Wnt3a-/--like phenotype and limb deficiency in Lef1(-/-)Tcf1(-/-) mice
- PMID: 10090727
- PMCID: PMC316557
- DOI: 10.1101/gad.13.6.709
Wnt3a-/--like phenotype and limb deficiency in Lef1(-/-)Tcf1(-/-) mice
Abstract
Members of the LEF-1/TCF family of transcription factors have been implicated in the transduction of Wnt signals. However, targeted gene inactivations of Lef1, Tcf1, or Tcf4 in the mouse do not produce phenotypes that mimic any known Wnt mutation. Here we show that null mutations in both Lef1 and Tcf1, which are expressed in an overlapping pattern in the early mouse embryo, cause a severe defect in the differentiation of paraxial mesoderm and lead to the formation of additional neural tubes, phenotypes identical to those reported for Wnt3a-deficient mice.
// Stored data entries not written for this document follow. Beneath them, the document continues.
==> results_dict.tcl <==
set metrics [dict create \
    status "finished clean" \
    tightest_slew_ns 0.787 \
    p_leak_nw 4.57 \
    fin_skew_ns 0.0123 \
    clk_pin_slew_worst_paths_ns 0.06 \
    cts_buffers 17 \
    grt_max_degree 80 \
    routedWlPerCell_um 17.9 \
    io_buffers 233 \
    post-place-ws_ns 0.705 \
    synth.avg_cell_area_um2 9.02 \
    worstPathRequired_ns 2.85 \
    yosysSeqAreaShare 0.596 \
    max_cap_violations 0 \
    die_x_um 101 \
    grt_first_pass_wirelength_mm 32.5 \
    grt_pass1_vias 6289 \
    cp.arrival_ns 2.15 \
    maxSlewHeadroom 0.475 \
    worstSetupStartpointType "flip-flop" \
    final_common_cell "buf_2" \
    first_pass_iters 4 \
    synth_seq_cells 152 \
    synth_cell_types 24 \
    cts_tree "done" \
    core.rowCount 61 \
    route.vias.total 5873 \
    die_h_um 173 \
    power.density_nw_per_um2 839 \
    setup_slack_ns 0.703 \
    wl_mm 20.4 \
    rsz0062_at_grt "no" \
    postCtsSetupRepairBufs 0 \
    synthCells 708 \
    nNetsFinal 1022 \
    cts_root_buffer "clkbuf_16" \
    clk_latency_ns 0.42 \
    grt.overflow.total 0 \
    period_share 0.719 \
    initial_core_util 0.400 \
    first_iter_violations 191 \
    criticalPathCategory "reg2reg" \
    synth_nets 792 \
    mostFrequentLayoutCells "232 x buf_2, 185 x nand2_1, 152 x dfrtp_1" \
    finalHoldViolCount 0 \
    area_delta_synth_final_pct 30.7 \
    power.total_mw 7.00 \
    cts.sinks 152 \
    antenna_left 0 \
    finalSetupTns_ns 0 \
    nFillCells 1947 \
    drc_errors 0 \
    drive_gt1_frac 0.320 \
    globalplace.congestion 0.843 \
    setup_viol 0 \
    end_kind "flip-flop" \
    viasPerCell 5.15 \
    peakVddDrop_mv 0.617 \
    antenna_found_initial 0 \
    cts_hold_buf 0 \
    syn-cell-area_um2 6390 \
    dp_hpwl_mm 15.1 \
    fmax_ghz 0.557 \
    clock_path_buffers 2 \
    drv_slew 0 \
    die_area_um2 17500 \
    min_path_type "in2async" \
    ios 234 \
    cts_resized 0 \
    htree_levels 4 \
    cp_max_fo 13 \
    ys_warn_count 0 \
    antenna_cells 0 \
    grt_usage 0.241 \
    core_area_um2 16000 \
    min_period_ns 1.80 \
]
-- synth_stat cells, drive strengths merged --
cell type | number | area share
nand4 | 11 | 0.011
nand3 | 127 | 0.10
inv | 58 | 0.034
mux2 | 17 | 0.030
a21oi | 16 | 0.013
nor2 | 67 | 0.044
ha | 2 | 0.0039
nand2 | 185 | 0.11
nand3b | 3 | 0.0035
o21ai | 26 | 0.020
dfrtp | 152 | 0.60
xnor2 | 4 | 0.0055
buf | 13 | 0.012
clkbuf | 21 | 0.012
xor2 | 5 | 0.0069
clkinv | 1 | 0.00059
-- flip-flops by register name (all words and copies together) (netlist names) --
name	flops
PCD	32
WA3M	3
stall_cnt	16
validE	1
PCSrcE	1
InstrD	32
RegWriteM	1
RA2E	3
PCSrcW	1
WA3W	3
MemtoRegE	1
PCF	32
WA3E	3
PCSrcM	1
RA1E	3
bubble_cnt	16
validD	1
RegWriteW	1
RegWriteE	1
File: src/rtl/mac_pkg.sv
// rtl/mac_pkg.sv - shared types, constants and helpers for the MAC lookup arbiter
package mac_pkg;

    localparam int NUM_PORTS_DEF  = 4;
    localparam int ADDR_WIDTH_DEF = 14;
    localparam int PNUM_W         = $clog2(NUM_PORTS_DEF);

    // Widest packed per-port bus and widest single slice the slicing helper handles
    localparam int MAX_BUS_W  = 1024;
    localparam int MAX_ADDR_W = 64;

    typedef enum logic [1:0] {
        IDLE  = 2'd0,
        ISSUE = 2'd1,
        WAIT  = 2'd2,
        RESP  = 2'd3
    } state_t;

    // Returns slice idx of a bus packed as idx*width +: width, zero-extended
    function automatic logic [MAX_ADDR_W-1:0] slice_addr(
        input logic [MAX_BUS_W-1:0] bus,
        input int unsigned          idx,
        input int unsigned          width
    );
        logic [MAX_BUS_W-1:0]  w_shift;
        logic [MAX_ADDR_W-1:0] w_mask;
        w_shift = bus >> (idx * width);
        w_mask  = (width >= MAX_ADDR_W) ? '1
                                        : ((MAX_ADDR_W'(1) << width) - MAX_ADDR_W'(1));
        return w_shift[MAX_ADDR_W-1:0] & w_mask;
    endfunction

endpackage

File: src/rtl/mac_lookup_arb_if.sv
// rtl/mac_lookup_arb_if.sv - requester, table and statistics signals of the lookup arbiter
interface mac_lookup_arb_if
    import mac_pkg::*;
#(
    parameter int pNUM_PORTS  = NUM_PORTS_DEF,
    parameter int pADDR_WIDTH = ADDR_WIDTH_DEF,
    parameter int pSTAT_WIDTH = 16
);
    localparam int lPNUM_W = (pNUM_PORTS > 1) ? $clog2(pNUM_PORTS) : 1;

    // Requester side
    logic [pNUM_PORTS-1:0]             ireq;
    logic [pNUM_PORTS*pADDR_WIDTH-1:0] isa;
    logic [pNUM_PORTS*pADDR_WIDTH-1:0] ida;
    logic [pNUM_PORTS-1:0]             oack;
    logic [lPNUM_W-1:0]                orsp_pnum;
    logic                              orsp_drop;

    // Table side
    logic [pADDR_WIDTH-1:0]            otbl_sa;
    logic [pADDR_WIDTH-1:0]            otbl_da;
    logic [lPNUM_W-1:0]                otbl_pnum;
    logic                              otbl_wr_en;
    logic [lPNUM_W-1:0]                itbl_pnum;
    logic                              itbl_ready;

    // Statistics
    logic [pSTAT_WIDTH-1:0]            ostat_retry;

    modport slave (
        input  ireq, isa, ida, itbl_pnum, itbl_ready,
        output oack, orsp_pnum, orsp_drop, otbl_sa, otbl_da, otbl_pnum, otbl_wr_en,
        output ostat_retry
    );

    modport master (
        output ireq, isa, ida, itbl_pnum, itbl_ready,
        input  oack, orsp_pnum, orsp_drop, otbl_sa, otbl_da, otbl_pnum, otbl_wr_en,
        input  ostat_retry
    );

endinterface

File: src/rtl/rr_arbiter.sv
// rtl/rr_arbiter.sv - combinational round-robin pick of the first requester at or after a pointer
module rr_arbiter #(
    parameter  int pN = 4,
    localparam int lW = (pN > 1) ? $clog2(pN) : 1
) (
    input  logic [pN-1:0] i_req,
    input  logic [lW-1:0] i_ptr,
    output logic          o_valid,
    output logic [lW-1:0] o_idx
);

    // Scan from the farthest candidate back to the pointer so the nearest requester wins
    always_comb begin
        int w_j;
        o_valid = 1'b0;
        o_idx   = '0;
        w_j     = 0;
        for (int k = pN - 1; k >= 0; k--) begin
            w_j = (int'(i_ptr) + k) % pN;
            if (i_req[lW'(w_j)]) begin
                o_valid = 1'b1;
                o_idx   = lW'(w_j);
            end
        end
    end

endmodule
$ cat src/rtl/pipe_pkg.sv
// pipe_pkg: shared types for the handshaked pipeline stage registers.
//   pipe_state_t : fill state of a two-entry skid stage (EMPTY, ONE, FULL)
//   OCC_W        : width of the occupancy output (counts 0..2)
package pipe_pkg;

  localparam int OCC_W = 2;

  typedef enum logic [1:0] {
    EMPTY = 2'd0,
    ONE   = 2'd1,
    FULL  = 2'd2
  } pipe_state_t;

endpackage

$ cat src/rtl/pipe_stage_skid_sat_counter.sv
// sat_counter: saturating up-counter used for performance statistics.
//   clk   : clock, counts on rising edge
//   reset : asynchronous active-high clear
//   inc   : add one this cycle (ignored once the counter is at all-ones)
//   count : current value, held at 2^CNT_W-1 once reached
module sat_counter #(
  parameter int CNT_W = 16
) (
  input  logic             clk,
  input  logic             reset,
  input  logic             inc,
  output logic [CNT_W-1:0] count
);

  logic [CNT_W-1:0] count_q;
  logic [CNT_W-1:0] count_d;

  always_comb begin
    // NOTE: the default assignment first means every path assigns count_d,
    // so no latch is inferred.
    count_d = count_q;
    if (inc && (count_q != '1)) begin
      count_d = count_q + CNT_W'(1);
    end
  end

  always_ff @(posedge clk or posedge reset) begin
    // NOTE: non-blocking assignments for flops so every register samples
    // pre-edge values regardless of block evaluation order.
    if (reset) begin
      count_q <= '0;
    end else begin
      count_q <= count_d;
    end
  end

  assign count = count_q;

endmodule

$ cat src/rtl/pipe_stage_skid.sv
// pipe_stage_skid: valid/ready pipeline stage register with a two-entry
// skid buffer. in_ready and out_valid come straight from flops, so there
// is no combinational path from out_ready back to in_ready.
//   clk, reset          : clock and asynchronous active-high reset
//   flush               : synchronous kill of held and incoming beats
//   in_valid/in_ready/in_data    : upstream handshake and payload
//   out_valid/out_ready/out_data : downstream handshake and payload
//   occupancy           : entries currently held (0..2)
//   stall_cnt           : saturating count of out_valid & ~out_ready cycles
module pipe_stage_skid
  import pipe_pkg::*;
#(
  parameter int                DATA_W    = 32,
  parameter logic [DATA_W-1:0] RESET_VAL = '0,
  parameter int                CNT_W     = 16
) (
  input  logic              clk,
  input  logic              reset,
  input  logic              flush,
  input  logic              in_valid,
  output logic              in_ready,
  input  logic [DATA_W-1:0] in_data,
  output logic              out_valid,
  input  logic              out_ready,
  output logic [DATA_W-1:0] out_data,
  output logic [OCC_W-1:0]  occupancy,
  output logic [CNT_W-1:0]  stall_cnt
);

  pipe_state_t       state_q, state_d;
  logic              main_valid_q, main_valid_d;
  logic              skid_valid_q, skid_valid_d;
  logic              in_ready_q, in_ready_d;
  logic [DATA_W-1:0] main_data_q, main_data_d;
  logic [DATA_W-1:0] skid_data_q, skid_data_d;

  logic in_fire;
  logic out_fire;

  assign in_fire  = in_valid & in_ready_q;
  assign out_fire = main_valid_q & out_ready;

  always_comb begin
    state_d     = state_q;
    main_data_d = main_data_q;
    skid_data_d = skid_data_q;

    unique case (state_q)
      EMPTY: begin
        if (in_fire) begin
          main_data_d = in_data;
          state_d     = ONE;
        end
      end
      ONE: begin
        if (in_fire && out_fire) begin
          main_data_d = in_data;
        end else if (in_fire) begin
          // Downstream stalled: park the beat that was already promised
          // a slot by the registered in_ready.
          skid_data_d = in_data;
          state_d     = FULL;
        end else if (out_fire) begin
          state_d = EMPTY;
        end
      end
      FULL: begin
        if (out_fire) begin
          main_data_d = skid_data_q;
          state_d     = ONE;
        end
      end
      default: state_d = EMPTY;
    endcase

    // Flush wins over everything; an out_fire this cycle has still been
    // handed downstream, an in_fire is simply dropped.
    if (flush) begin
      state_d     = EMPTY;
      main_data_d = RESET_VAL;
      skid_data_d = RESET_VAL;
    end

    // Handshake flags are decoded from the next state so they can be
    // registered and still be correct in the cycle they are used.
    main_valid_d = (state_d != EMPTY);
    skid_valid_d = (state_d == FULL);
    in_ready_d   = (state_d != FULL);
  end

  always_ff @(posedge clk or posedge reset) begin
    // NOTE: the data registers are reset on purpose: out_data must read
    // RESET_VAL while idle after reset, so this is not a plain memory.
    if (reset) begin
      state_q      <= EMPTY;
      main_valid_q <= 1'b0;
      skid_valid_q <= 1'b0;
      in_ready_q   <= 1'b1;
      main_data_q  <= RESET_VAL;
      skid_data_q  <= RESET_VAL;
    end else begin
      state_q      <= state_d;
      main_valid_q <= main_valid_d;
      skid_valid_q <= skid_valid_d;
      in_ready_q   <= in_ready_d;
      main_data_q  <= main_data_d;
      skid_data_q  <= skid_data_d;
    end
  end

  assign in_ready  = in_ready_q;
  assign out_valid = main_valid_q;
  assign out_data  = main_data_q;
  assign occupancy = OCC_W'(main_valid_q) + OCC_W'(skid_valid_q);

  sat_counter #(
    .CNT_W(CNT_W)
  ) u_stall_cnt (
    .clk  (clk),
    .reset(reset),
    .inc  (main_valid_q & ~out_ready),
    .count(stall_cnt)
  );

endmodule
## config.mk

```make
export PLATFORM = sky130hd
export DESIGN_NAME = match_ctrl_flat
export DESIGN_NICKNAME = d
export VERILOG_FILES = /design/src/rtl/pong_pkg.sv /design/src/rtl/match_ctrl_if.sv /design/src/rtl/match_ctrl_edge_rise.sv /design/src/rtl/match_ctrl.sv /design/src/flat_wrapper.sv
export SDC_FILE = /design/constraint.sdc
export NUM_CORES = 1
export LEC_CHECK = 0
export ABC_AREA = 1
export CORE_ASPECT_RATIO = 1.4
export CORE_MARGIN = 2
export CORE_UTILIZATION = 56
export DETAILED_ROUTE_END_ITERATION = 8
export GPL_TIMING_DRIVEN = 0
export PLACE_DENSITY = 0.79
export SLEW_MARGIN = 20
export SYNTH_ARGS = -nofsm -noshare
export SYNTH_HDL_FRONTEND = slang
export SYNTH_SLANG_ARGS = --single-unit
```

## constraint.sdc

```tcl
create_clock -name clk -period 1.99 [get_ports clk]
set_input_delay 0.597 -clock clk [delete_from_list [all_inputs] [get_ports clk]]
set_output_delay 0.597 -clock clk [all_outputs]
set_load 0.02 [all_outputs]
```

## src/rtl/pong_pkg.sv

```systemverilog
// pong_pkg: shared state, winner and serve encodings for the match-level logic
package pong_pkg;

    typedef enum logic [1:0] {
        IDLE  = 2'd0,
        PLAY  = 2'd1,
        POINT = 2'd2,
        OVER  = 2'd3
    } state_t;

    typedef enum logic [1:0] {
        WIN_NONE = 2'b00,
        WIN_P1   = 2'b01,
        WIN_P2   = 2'b10
    } winner_t;

    localparam logic SERVE_LEFT  = 1'b0;
    localparam logic SERVE_RIGHT = 1'b1;

    // Scores are single BCD digits, so the limit (<= 9) also caps the digit
    function automatic logic [3:0] bcd_inc_sat(input logic [3:0] s, input logic [3:0] lim);
        return (s >= lim) ? lim : s + 4'd1;
    endfunction

endpackage

```

## src/rtl/match_ctrl_if.sv

```systemverilog
// match_ctrl_if: game-core inputs and scoreboard/serve outputs of the match sequencer
interface match_ctrl_if;
    logic       start;
    logic       out_left;
    logic       out_right;
    logic [3:0] score_p1;
    logic [3:0] score_p2;
    logic       serve_hold;
    logic       serve_dir;
    logic       game_over;
    logic [1:0] winner;
    logic       blink;

    modport master (
        output start, out_left, out_right,
        input  score_p1, score_p2, serve_hold, serve_dir, game_over, winner, blink
    );

    modport slave (
        input  start, out_left, out_right,
        output score_p1, score_p2, serve_hold, serve_dir, game_over, winner, blink
    );
endinterface

```

## src/rtl/match_ctrl_edge_rise.sv

```systemverilog
// edge_rise: registered single-bit rising-edge detector with sync reset
module edge_rise (
    input  logic clk,
    input  logic reset,
    input  logic d,
    output logic rise
);
    logic prev;

    always_ff @(posedge clk) begin
        if (reset) begin
            prev <= 1'b0;
            rise <= 1'b0;
        end else begin
            prev <= d;
            rise <= d & ~prev;
        end
    end
endmodule

```

## src/rtl/match_ctrl.sv

```systemverilog
// match_ctrl: counts points, pauses between rallies, detects the winner and latches game-over
module match_ctrl
    import pong_pkg::*;
#(
    parameter int WIN_SCORE   = 9,
    parameter int SERVE_DELAY = 1500,
    parameter int DELAYWIDTH  = 11,
    parameter int BLINK_HALF  = 375
) (
    input logic         clk,
    input logic         reset,
    match_ctrl_if.slave bus
);
    localparam logic [3:0]            WIN        = 4'(WIN_SCORE);
    localparam logic [DELAYWIDTH-1:0] PAUSE_LAST = DELAYWIDTH'(SERVE_DELAY - 1);
    localparam logic [DELAYWIDTH-1:0] BLINK_LAST = DELAYWIDTH'(BLINK_HALF - 1);

    state_t                state, state_d;
    logic [DELAYWIDTH-1:0] cnt, cnt_d;
    logic [3:0]            p1, p1_d, p2, p2_d, inc1, inc2;
    logic                  dir, dir_d, hold, over, over_d, blink, blink_d;
    logic [1:0]            win, win_d;
    logic                  rise_l, rise_r;

    edge_rise u_rise_l (.clk(clk), .reset(reset), .d(bus.out_left),  .rise(rise_l));
    edge_rise u_rise_r (.clk(clk), .reset(reset), .d(bus.out_right), .rise(rise_r));

    assign inc1 = bcd_inc_sat(p1, WIN);
    assign inc2 = bcd_inc_sat(p2, WIN);

    always_comb begin
        state_d = state;
        cnt_d   = cnt;
        p1_d    = p1;
        p2_d    = p2;
        dir_d   = dir;
        over_d  = over;
        win_d   = win;
        blink_d = blink;
        case (state)
            IDLE: if (bus.start) begin
                state_d = PLAY;
                cnt_d   = '0;
                p1_d    = 4'd0;
                p2_d    = 4'd0;
                win_d   = WIN_NONE;
                over_d  = 1'b0;
            end
            PLAY: if (rise_l | rise_r) begin
                state_d = POINT;
                cnt_d   = '0;
                // Simultaneous exits cancel out: pause without scoring
                if (rise_l & ~rise_r) begin
                    p2_d  = inc2;
                    dir_d = SERVE_LEFT;
                    if (inc2 == WIN) begin
                        state_d = OVER;
                        win_d   = WIN_P2;
                        over_d  = 1'b1;
                        blink_d = 1'b1;
                    end
                end else if (rise_r & ~rise_l) begin
                    p1_d  = inc1;
                    dir_d = SERVE_RIGHT;
                    if (inc1 == WIN) begin
                        state_d = OVER;
                        win_d   = WIN_P1;
                        over_d  = 1'b1;
                        blink_d = 1'b1;
                    end
                end
            end
            POINT: begin
                cnt_d   = (cnt == PAUSE_LAST) ? '0 : cnt + 1'b1;
                state_d = (cnt == PAUSE_LAST) ? PLAY : POINT;
            end
            OVER: if (bus.start) begin
                state_d = IDLE;
                cnt_d   = '0;
                over_d  = 1'b0;
                win_d   = WIN_NONE;
                blink_d = 1'b0;
            end else begin
                cnt_d   = (cnt == BLINK_LAST) ? '0 : cnt + 1'b1;
                blink_d = (cnt == BLINK_LAST) ? ~blink : blink;
            end
            default: state_d = IDLE;
        endcase
    end

    always_ff @(posedge clk) begin
        if (reset) begin
            state <= IDLE;
            cnt   <= '0;
            p1    <= 4'd0;
            p2    <= 4'd0;
            dir   <= SERVE_LEFT;
            hold  <= 1'b1;
            over  <= 1'b0;
            win   <= WIN_NONE;
            blink <= 1'b0;
        end else begin
            state <= state_d;
            cnt   <= cnt_d;
            p1    <= p1_d;
            p2    <= p2_d;
            dir   <= dir_d;
            hold  <= (state_d != PLAY);
            over  <= over_d;
            win   <= win_d;
            blink <= blink_d;
        end
    end

    assign bus.score_p1   = p1;
    assign bus.score_p2   = p2;
    assign bus.serve_dir  = dir;
    assign bus.serve_hold = hold;
    assign bus.game_over  = over;
    assign bus.winner     = win;
    assign bus.blink      = blink;
endmodule

```

## src/flat_wrapper.sv

```systemverilog
// flat-port wrapper written by rule: the top's interface ports become plain ports
module match_ctrl_flat import pong_pkg::*;
#(
    parameter int WIN_SCORE   = 9,
    parameter int SERVE_DELAY = 1500,
    parameter int DELAYWIDTH  = 11,
    parameter int BLINK_HALF  = 375
)
  (clk, reset, bus_start, bus_out_left, bus_out_right, bus_score_p1, bus_score_p2, bus_serve_hold, bus_serve_dir, bus_game_over, bus_winner, bus_blink);
  match_ctrl_if bus_i ();
  input logic clk;
  input logic reset;
  input wire logic [$bits(bus_i.start)-1:0] bus_start;
  input wire logic [$bits(bus_i.out_left)-1:0] bus_out_left;
  input wire logic [$bits(bus_i.out_right)-1:0] bus_out_right;
  output wire logic [$bits(bus_i.score_p1)-1:0] bus_score_p1;
  output wire logic [$bits(bus_i.score_p2)-1:0] bus_score_p2;
  output wire logic [$bits(bus_i.serve_hold)-1:0] bus_serve_hold;
  output wire logic [$bits(bus_i.serve_dir)-1:0] bus_serve_dir;
  output wire logic [$bits(bus_i.game_over)-1:0] bus_game_over;
  output wire logic [$bits(bus_i.winner)-1:0] bus_winner;
  output wire logic [$bits(bus_i.blink)-1:0] bus_blink;
  assign bus_i.start = bus_start;
  assign bus_i.out_left = bus_out_left;
  assign bus_i.out_right = bus_out_right;
  assign bus_score_p1 = bus_i.score_p1;
  assign bus_score_p2 = bus_i.score_p2;
  assign bus_serve_hold = bus_i.serve_hold;
  assign bus_serve_dir = bus_i.serve_dir;
  assign bus_game_over = bus_i.game_over;
  assign bus_winner = bus_i.winner;
  assign bus_blink = bus_i.blink;
  match_ctrl #(.WIN_SCORE(WIN_SCORE), .SERVE_DELAY(SERVE_DELAY), .DELAYWIDTH(DELAYWIDTH), .BLINK_HALF(BLINK_HALF)) u_core (.clk(clk), .reset(reset), .bus(bus_i));
endmodule
```

==> impl_metrics.yaml, run 1 <==
outcome:
  status: "finished, final reports clean"
power:
  power.density_nw_per_um2: 686
  p_leak_nw: 0.916
  max-vdd-ir-drop_v: 0.000507
worst_setup_path:
  worstPathCellList: "clkdlybuf4s50_1"
  regToRegSetupSlack_ns: 0.17
  crit-reg2reg-launch: "u_core.state[0]"
  rr_endpoint: "u_core.cnt[9]"
  crit_path_start_kind: "register"
  worstPathRequired_ns: 1.39
  worstSetupPathDepth: 1
  r2r_cells: 12
  worst_path_max_delay_cell: "clkdlybuf4s50_1"
  critical_path.top_delay_family: "buffers and inverters"
  maximum_fanout_along_the_worst_path: 6
  worst_setup_path_endpoint: "bus_score_p2[2]"
  category_of_the_worst_setup_path_capture_point: "output port"
  timing_worst_setup_path_type: "reg2out"
  cp_arrival_ns: 1.32
  cp_slowest_stage_delay_ns: 0.63
  critPathLaunch: "u_core.bus.score_p2[2]"
  critical_path_buf_inv_count: 1
place:
  hpwl_um: 2680
  gp_congestion: 0.848
  dp.cells: 310
  pre_cts_slack_ns: -0.204
  io_buffer_count: 17
clock_network:
  clock_insertion_delay_worst_skew_ns: 0.28
  clk_path_buf_depth: 2
  cts_tree: "done"
  cts_max_level: 2
  cts_inserted_buffers: 5
  clk_pin_slew_ns: 0.06
  cts.sink_count: 31
  cts_hold_repair.buffers: 0
  clk_root_buffer_cell: "clkbuf_8"
synth:
  synthesized_netlist_net_count: 274
  post_synth_inst_count: 254
  yosys_most_used_dff: "dfxtp_1"
  netlist_top_cells_count: "58 x nand2_1, 44 x inv_1, 31 x dfxtp_1"
  proportion_of_synthesized_chip_area_in_sequential_cells_pct: 35.1
  synth.yosys.warnings: 0
  synth_area_leader_cell: "dfxtp_1"
  yosysUniqueCellTypes: 29
  number_of_enable_flip_flop_cells_after_synthesis: 0
  synth.area.top_cells: "dfxtp_1 35%, nand2_1 12%, ha_1 11%, inv_1 9.3%, a21oi_1 5.9%"
  synth.top_cell.area_share_pct: 35.1
  postSynth.asyncResetShare_pct: 0
  syn_area_sq_um: 1770
  post_synth.cell_area_avg_sq_um: 6.97
  dominant_cell_by_count_in_the_synthesized_netlist: "nand2_1"
  ys_ff_latch: 31
floorplanning:
  floorplan.io_pins: 19
  std_cell_rows: 24
  core-area_sq_um: 3060
  die-area_sq_um: 3630
  die_w_um: 51.5
  floorplan.die.height_um: 70.5
  initial_core_util_pct: 57.8
drt:
  routed_wl_um: 3420
  detail_route.first_pass.iterations: 4
  route.vias.total: 1621
  via_per_inst: 5.10
  detail_route.drc_violations: 0
  drt_iter0_markers: 23
  wire_per_inst_um: 10.8
  ant_nets: 0
final_layout:
  flow.area_growth_from_synthesis_pct: 18.5
  finalNetCount: 298
  final.fill_count: 282
  layout-drive-gt1-share_pct: 6.81
  insertedDiodeCount: 0
  final-instance-count-excl-fill: 318
  seq_area_sq_um: 621
  multiInputGateArea_sq_um: 966
global_route:
  globalRoute.totalOverflow: 0
  first_global_vias: 1491
  grt_max_degree: 11
  grt_pass1_wl_um: 5930
  grt_use_total_pct: 21.7
  number_of_antenna_violations_at_the_first_check_in_global_routing: 0
sta:
  period_needed_ns: 1.92
  slew-limit-headroom_pct: 68.8
  final_setup_violation_count: 0
  slew_at_the_pin_closest_to_its_max_slew_limit_ns: 0.468
  post-route-period-util_pct: 96.6
  hold_viol: 0
  maxSlewViolCount: 0
  setup_tns_ns: 0
  max_freq_mhz: 520
  unrepaired_setup_endpoints_after_global_routing: "no"
  timing.final.ws_setup_ns: 0.0684
  skew_ns: 0.00528
worst_hold_path:
  min_from: "u_core.u_rise_l.prev"
  min_path_type: "reg2reg"
run:
  max_cap_viol_count: 0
In addition, Lef1(-/-)Tcf1(-/-) embryos have defects in the formation of the placenta and in the development of limb buds, which fail both to express Fgf8 and to form an apical ectodermal ridge. Together, these data provide evidence for a redundant role of LEF-1 and TCF-1 in Wnt signaling during mouse development.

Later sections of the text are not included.